Chapter 1: Introduction to Multivariate Statistics
Test Items: True-False Format
Instructions: Mark the statements “T” for true, “F” for false, or “?” for don’t know.
1. The use of multivariate statistical techniques has become more commonplace largely
due to the increasingly complex nature of research designs and related research
questions.
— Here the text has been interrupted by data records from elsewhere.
--- design.v ---
module mult_unsigned #(
		parameter WIDTHA = 16,
		parameter WIDTHB = 24,
		parameter PIPELINE_DEPTH = 4
)
(
	input clk,rst,
	input [WIDTHA -1 :0] A,
	input [WIDTHB -1 :0] B,
	output [WIDTHA + WIDTHB - 1:0] result
);
reg [WIDTHA -1 :0] rA;
reg [WIDTHB -1 :0] rB;
reg [WIDTHA + WIDTHB - 1:0] M [PIPELINE_DEPTH-1:0];
integer i;
always @(posedge clk or posedge rst)
begin
	if (rst) begin
		rA <= 0;
		rB <= 0;
		for (i=0; i<PIPELINE_DEPTH; i=i+1)
		  M[i] <=0;
		end
	else
	begin
		rA <= A;
		rB <= B;
		M[0] <= rA * rB;
		for (i=0; i<PIPELINE_DEPTH-1; i=i+1)
			M[i+1] <= M[i];
	end
end
assign result = M[PIPELINE_DEPTH-1];
endmodule
job 9680:
==> flow/design.v (excerpt) <==
module neuron_intra_Nbits #(
    parameter N = 16,
    parameter N_INPUTS = 16,
    parameter LOG_N_INPUTS = 4  
) (
    input  wire                         clk,
    input  wire                         rst,
    input  wire                         en,
    input  wire signed [N*N_INPUTS-1:0] W,     
    input  wire signed [N*N_INPUTS-1:0] X_N,   
    output reg signed [         N-1:0] Out
);
  wire signed [2*N*N_INPUTS-1:0] prod;
  wire signed [         N-1:0] act_out;
  genvar i;
  generate
    for (i = 0; i < N_INPUTS; i = i + 1) begin : mults
      wire signed [N-1:0] Wi;
      wire signed [N-1:0] Xi;
      assign Wi = W[i*N+:N];
      assign Xi = X_N[i*N+:N];
      assign prod[i*2*N+:2*N] = Wi * Xi;
    end
  endgenerate
  genvar j, k;
  generate
    for (j = 0; j < LOG_N_INPUTS; j = j + 1) begin : ADDER_TREE
      wire signed [2*N*(N_INPUTS >> (j+1))-1:0] sum_stage;
      if(j == 0) begin
        for (k = 0; k < (N_INPUTS >> (j+1)); k = k + 1) begin : STAGE0
          assign sum_stage[2*k*N+:2*N] = prod[2*k*2*N+:2*N] + prod[(2*k+1)*2*N+:2*N];
        end
      end else begin
        for (k = 0; k < (N_INPUTS >> (j+1)); k = k + 1) begin : STAGEJ
          assign sum_stage[2*k*N+:2*N] = ADDER_TREE[j-1].sum_stage[2*k*2*N+:2*N] + ADDER_TREE[j-1].sum_stage[(2*k+1)*2*N+:2*N];
        end
      end
    end
    wire signed [2*N-1:0] sum_all;
    assign sum_all = ADDER_TREE[LOG_N_INPUTS-1].sum_stage;
  endgenerate
  reg signed [2*N-1:0] acc;
  always @(posedge clk or posedge rst) begin
    if (rst) begin
		acc <= 0;
		Out <= 0;
	 end
    else if (en) begin
		acc <= sum_all;
		Out <= act_out;
	 end
  end
  localparam signed [N-1:0] MAX_VAL = {1'b0, {(N-1){1'b1}}};  
  assign act_out = (acc < 0) ? 0 : (acc > MAX_VAL) ? MAX_VAL : acc;
endmodule
Settings: LEC_CHECK=0, CAP_MARGIN=0, CORE_MARGIN=2, CORE_UTILIZATION=72, CTS_CLUSTER_DIAMETER=199, CTS_CLUSTER_SIZE=95, PLACE_DENSITY=0.42, SLEW_MARGIN=20, TNS_END_PERCENT=15; clock period 6.96 ns.
run.sh (not shown) runs the stock make flow with config.mk's settings and CLKGATE_MAP_FILE=.
Job 9680: complete, dirty (negative setup slack)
T*
F
2. A study appropriate for multivariate statistical analysis is typically defined as one
with several dependent variables (DVs).
T*
F
3. The basic distinction between experimental and nonexperimental research designs
is whether the levels of the independent variable(s) have been manipulated by the
researcher.
T*
F
4. In nonexperimental research (e.g., descriptive, correlational, survey, or causal-
comparative designs), the researcher has no control over the levels of the
independent variables (IVs).
T*
F
5. In an experimental research study, if the researcher finds a statistically significant
difference between two or more of the groups representing different treatment
conditions, she or he can have some confidence in attributing causality to the IV.
T*
F
6. Nonexperimental research studies also enable a researcher to conclude that the IV
and DV are related and infer causality.
T
F*
7. In experimental studies, IVs may also be referred to as criterion or outcome variables.
T
F*
8. In experimental studies, DVs are sometimes referred to as the predictor or
causal variables.
T
F*
9. Univariate statistics refers to analyses where there is only one IV and one DV.
T
F*
10. Bivariate statistics refers to analyses that involve two variables where one is identified
as an IV and the other is identified as a DV.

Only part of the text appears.